◆ DATASET EXTRACT ◆
----------

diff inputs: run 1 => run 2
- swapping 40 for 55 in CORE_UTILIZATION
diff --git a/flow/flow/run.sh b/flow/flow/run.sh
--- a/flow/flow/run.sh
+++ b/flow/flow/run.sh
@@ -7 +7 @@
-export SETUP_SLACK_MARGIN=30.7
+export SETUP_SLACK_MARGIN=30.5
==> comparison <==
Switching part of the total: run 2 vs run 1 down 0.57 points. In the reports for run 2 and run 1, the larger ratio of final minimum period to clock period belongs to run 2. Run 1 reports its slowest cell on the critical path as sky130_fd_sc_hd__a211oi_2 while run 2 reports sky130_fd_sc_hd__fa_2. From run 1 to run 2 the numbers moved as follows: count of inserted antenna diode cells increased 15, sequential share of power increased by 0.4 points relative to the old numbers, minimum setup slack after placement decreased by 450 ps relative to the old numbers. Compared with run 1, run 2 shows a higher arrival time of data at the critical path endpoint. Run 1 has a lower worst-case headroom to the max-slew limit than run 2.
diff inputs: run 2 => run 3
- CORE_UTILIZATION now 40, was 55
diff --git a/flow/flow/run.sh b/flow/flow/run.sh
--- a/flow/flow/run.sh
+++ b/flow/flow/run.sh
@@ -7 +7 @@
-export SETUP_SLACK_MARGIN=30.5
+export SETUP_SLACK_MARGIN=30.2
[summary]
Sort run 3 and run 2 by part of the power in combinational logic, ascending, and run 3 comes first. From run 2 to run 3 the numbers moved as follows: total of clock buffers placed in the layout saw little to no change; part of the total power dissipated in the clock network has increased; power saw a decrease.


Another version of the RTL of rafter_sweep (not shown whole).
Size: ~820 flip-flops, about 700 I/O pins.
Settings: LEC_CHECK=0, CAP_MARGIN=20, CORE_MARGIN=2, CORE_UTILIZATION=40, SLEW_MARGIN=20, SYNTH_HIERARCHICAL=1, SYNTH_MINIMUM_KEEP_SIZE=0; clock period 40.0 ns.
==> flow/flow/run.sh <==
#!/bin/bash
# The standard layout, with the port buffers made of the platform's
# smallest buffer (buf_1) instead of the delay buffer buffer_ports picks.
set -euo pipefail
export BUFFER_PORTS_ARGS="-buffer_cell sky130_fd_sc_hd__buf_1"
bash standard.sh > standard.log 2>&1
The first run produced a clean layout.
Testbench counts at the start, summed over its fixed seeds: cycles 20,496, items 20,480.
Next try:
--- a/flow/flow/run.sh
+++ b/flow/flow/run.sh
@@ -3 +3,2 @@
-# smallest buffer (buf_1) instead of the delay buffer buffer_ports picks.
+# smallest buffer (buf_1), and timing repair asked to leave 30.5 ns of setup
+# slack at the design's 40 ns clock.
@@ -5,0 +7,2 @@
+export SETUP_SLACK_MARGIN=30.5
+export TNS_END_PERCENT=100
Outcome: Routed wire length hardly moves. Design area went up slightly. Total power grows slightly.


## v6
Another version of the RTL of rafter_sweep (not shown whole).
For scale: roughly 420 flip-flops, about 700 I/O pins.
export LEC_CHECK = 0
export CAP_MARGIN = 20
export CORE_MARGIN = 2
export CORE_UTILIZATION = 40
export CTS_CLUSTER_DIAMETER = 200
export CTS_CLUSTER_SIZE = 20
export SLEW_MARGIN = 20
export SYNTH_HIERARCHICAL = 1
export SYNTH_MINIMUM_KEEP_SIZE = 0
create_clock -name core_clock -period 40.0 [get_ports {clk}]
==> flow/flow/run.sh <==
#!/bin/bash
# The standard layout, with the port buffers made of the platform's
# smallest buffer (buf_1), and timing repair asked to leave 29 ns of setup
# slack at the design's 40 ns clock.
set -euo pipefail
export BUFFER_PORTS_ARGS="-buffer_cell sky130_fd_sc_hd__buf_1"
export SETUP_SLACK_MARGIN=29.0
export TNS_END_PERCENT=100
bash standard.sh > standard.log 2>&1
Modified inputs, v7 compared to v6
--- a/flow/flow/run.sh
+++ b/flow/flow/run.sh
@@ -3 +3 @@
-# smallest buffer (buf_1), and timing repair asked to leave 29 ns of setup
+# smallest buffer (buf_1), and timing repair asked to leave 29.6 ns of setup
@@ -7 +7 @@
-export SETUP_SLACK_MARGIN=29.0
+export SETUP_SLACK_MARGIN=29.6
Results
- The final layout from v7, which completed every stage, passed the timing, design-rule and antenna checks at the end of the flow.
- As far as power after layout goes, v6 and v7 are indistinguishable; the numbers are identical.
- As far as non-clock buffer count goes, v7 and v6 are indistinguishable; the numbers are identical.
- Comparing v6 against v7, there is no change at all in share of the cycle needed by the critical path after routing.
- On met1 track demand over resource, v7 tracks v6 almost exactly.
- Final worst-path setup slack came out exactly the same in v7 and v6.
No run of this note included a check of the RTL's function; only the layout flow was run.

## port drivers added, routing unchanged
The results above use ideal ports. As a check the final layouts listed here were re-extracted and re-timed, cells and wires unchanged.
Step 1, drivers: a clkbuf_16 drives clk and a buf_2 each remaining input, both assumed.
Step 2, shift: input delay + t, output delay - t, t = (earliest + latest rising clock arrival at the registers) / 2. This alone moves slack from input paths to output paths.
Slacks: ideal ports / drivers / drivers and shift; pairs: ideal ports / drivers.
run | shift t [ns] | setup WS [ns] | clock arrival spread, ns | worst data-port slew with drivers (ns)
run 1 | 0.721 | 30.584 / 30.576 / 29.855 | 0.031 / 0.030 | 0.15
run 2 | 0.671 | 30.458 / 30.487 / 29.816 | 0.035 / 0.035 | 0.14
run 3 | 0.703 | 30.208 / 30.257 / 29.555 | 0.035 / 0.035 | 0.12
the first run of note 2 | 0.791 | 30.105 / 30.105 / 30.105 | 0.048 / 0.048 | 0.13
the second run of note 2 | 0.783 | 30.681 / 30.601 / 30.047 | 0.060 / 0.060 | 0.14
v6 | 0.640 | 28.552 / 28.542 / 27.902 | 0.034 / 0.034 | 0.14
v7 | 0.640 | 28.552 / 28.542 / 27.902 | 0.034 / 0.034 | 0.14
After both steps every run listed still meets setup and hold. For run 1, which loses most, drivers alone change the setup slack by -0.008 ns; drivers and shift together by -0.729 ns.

----------

◆ TASK INSTRUCTIONS ◆
Would you copy each line of the data exactly as it appears above?

◆ OUTPUT FOR THIS EXERCISE ◆
diff inputs: run 1 => run 2
- swapping 40 for 55 in CORE_UTILIZATION
diff --git a/flow/flow/run.sh b/flow/flow/run.sh
--- a/flow/flow/run.sh
+++ b/flow/flow/run.sh
@@ -7 +7 @@
-export SETUP_SLACK_MARGIN=30.7
+export SETUP_SLACK_MARGIN=30.5
==> comparison <==
Switching part of the total: run 2 vs run 1 down 0.57 points. In the reports for run 2 and run 1, the larger ratio of final minimum period to clock period belongs to run 2. Run 1 reports its slowest cell on the critical path as sky130_fd_sc_hd__a211oi_2 while run 2 reports sky130_fd_sc_hd__fa_2. From run 1 to run 2 the numbers moved as follows: count of inserted antenna diode cells increased 15, sequential share of power increased by 0.4 points relative to the old numbers, minimum setup slack after placement decreased by 450 ps relative to the old numbers. Compared with run 1, run 2 shows a higher arrival time of data at the critical path endpoint. Run 1 has a lower worst-case headroom to the max-slew limit than run 2.
diff inputs: run 2 => run 3
- CORE_UTILIZATION now 40, was 55
diff --git a/flow/flow/run.sh b/flow/flow/run.sh
--- a/flow/flow/run.sh
+++ b/flow/flow/run.sh
@@ -7 +7 @@
-export SETUP_SLACK_MARGIN=30.5
+export SETUP_SLACK_MARGIN=30.2
[summary]
Sort run 3 and run 2 by part of the power in combinational logic, ascending, and run 3 comes first. From run 2 to run 3 the numbers moved as follows: total of clock buffers placed in the layout saw little to no change; part of the total power dissipated in the clock network has increased; power saw a decrease.


Another version of the RTL of rafter_sweep (not shown whole).
Size: ~820 flip-flops, about 700 I/O pins.
Settings: LEC_CHECK=0, CAP_MARGIN=20, CORE_MARGIN=2, CORE_UTILIZATION=40, SLEW_MARGIN=20, SYNTH_HIERARCHICAL=1, SYNTH_MINIMUM_KEEP_SIZE=0; clock period 40.0 ns.
==> flow/flow/run.sh <==
#!/bin/bash
# The standard layout, with the port buffers made of the platform's
# smallest buffer (buf_1) instead of the delay buffer buffer_ports picks.
set -euo pipefail
export BUFFER_PORTS_ARGS="-buffer_cell sky130_fd_sc_hd__buf_1"
bash standard.sh > standard.log 2>&1
The first run produced a clean layout.
Testbench counts at the start, summed over its fixed seeds: cycles 20,496, items 20,480.
Next try:
--- a/flow/flow/run.sh
+++ b/flow/flow/run.sh
@@ -3 +3,2 @@
-# smallest buffer (buf_1) instead of the delay buffer buffer_ports picks.
+# smallest buffer (buf_1), and timing repair asked to leave 30.5 ns of setup
+# slack at the design's 40 ns clock.
@@ -5,0 +7,2 @@
+export SETUP_SLACK_MARGIN=30.5
+export TNS_END_PERCENT=100
Outcome: Routed wire length hardly moves. Design area went up slightly. Total power grows slightly.


## v6
Another version of the RTL of rafter_sweep (not shown whole).
For scale: roughly 420 flip-flops, about 700 I/O pins.
export LEC_CHECK = 0
export CAP_MARGIN = 20
export CORE_MARGIN = 2
export CORE_UTILIZATION = 40
export CTS_CLUSTER_DIAMETER = 200
export CTS_CLUSTER_SIZE = 20
export SLEW_MARGIN = 20
export SYNTH_HIERARCHICAL = 1
export SYNTH_MINIMUM_KEEP_SIZE = 0
create_clock -name core_clock -period 40.0 [get_ports {clk}]
==> flow/flow/run.sh <==
#!/bin/bash
# The standard layout, with the port buffers made of the platform's
# smallest buffer (buf_1), and timing repair asked to leave 29 ns of setup
# slack at the design's 40 ns clock.
set -euo pipefail
export BUFFER_PORTS_ARGS="-buffer_cell sky130_fd_sc_hd__buf_1"
export SETUP_SLACK_MARGIN=29.0
export TNS_END_PERCENT=100
bash standard.sh > standard.log 2>&1
Modified inputs, v7 compared to v6
--- a/flow/flow/run.sh
+++ b/flow/flow/run.sh
@@ -3 +3 @@
-# smallest buffer (buf_1), and timing repair asked to leave 29 ns of setup
+# smallest buffer (buf_1), and timing repair asked to leave 29.6 ns of setup
@@ -7 +7 @@
-export SETUP_SLACK_MARGIN=29.0
+export SETUP_SLACK_MARGIN=29.6
Results
- The final layout from v7, which completed every stage, passed the timing, design-rule and antenna checks at the end of the flow.
- As far as power after layout goes, v6 and v7 are indistinguishable; the numbers are identical.
- As far as non-clock buffer count goes, v7 and v6 are indistinguishable; the numbers are identical.
- Comparing v6 against v7, there is no change at all in share of the cycle needed by the critical path after routing.
- On met1 track demand over resource, v7 tracks v6 almost exactly.
- Final worst-path setup slack came out exactly the same in v7 and v6.
No run of this note included a check of the RTL's function; only the layout flow was run.

## port drivers added, routing unchanged
The results above use ideal ports. As a check the final layouts listed here were re-extracted and re-timed, cells and wires unchanged.
Step 1, drivers: a clkbuf_16 drives clk and a buf_2 each remaining input, both assumed.
Step 2, shift: input delay + t, output delay - t, t = (earliest + latest rising clock arrival at the registers) / 2. This alone moves slack from input paths to output paths.
Slacks: ideal ports / drivers / drivers and shift; pairs: ideal ports / drivers.
run | shift t [ns] | setup WS [ns] | clock arrival spread, ns | worst data-port slew with drivers (ns)
run 1 | 0.721 | 30.584 / 30.576 / 29.855 | 0.031 / 0.030 | 0.15
run 2 | 0.671 | 30.458 / 30.487 / 29.816 | 0.035 / 0.035 | 0.14
run 3 | 0.703 | 30.208 / 30.257 / 29.555 | 0.035 / 0.035 | 0.12
the first run of note 2 | 0.791 | 30.105 / 30.105 / 30.105 | 0.048 / 0.048 | 0.13
the second run of note 2 | 0.783 | 30.681 / 30.601 / 30.047 | 0.060 / 0.060 | 0.14
v6 | 0.640 | 28.552 / 28.542 / 27.902 | 0.034 / 0.034 | 0.14
v7 | 0.640 | 28.552 / 28.542 / 27.902 | 0.034 / 0.034 | 0.14
After both steps every run listed still meets setup and hold. For run 1, which loses most, drivers alone change the setup slack by -0.008 ns; drivers and shift together by -0.729 ns.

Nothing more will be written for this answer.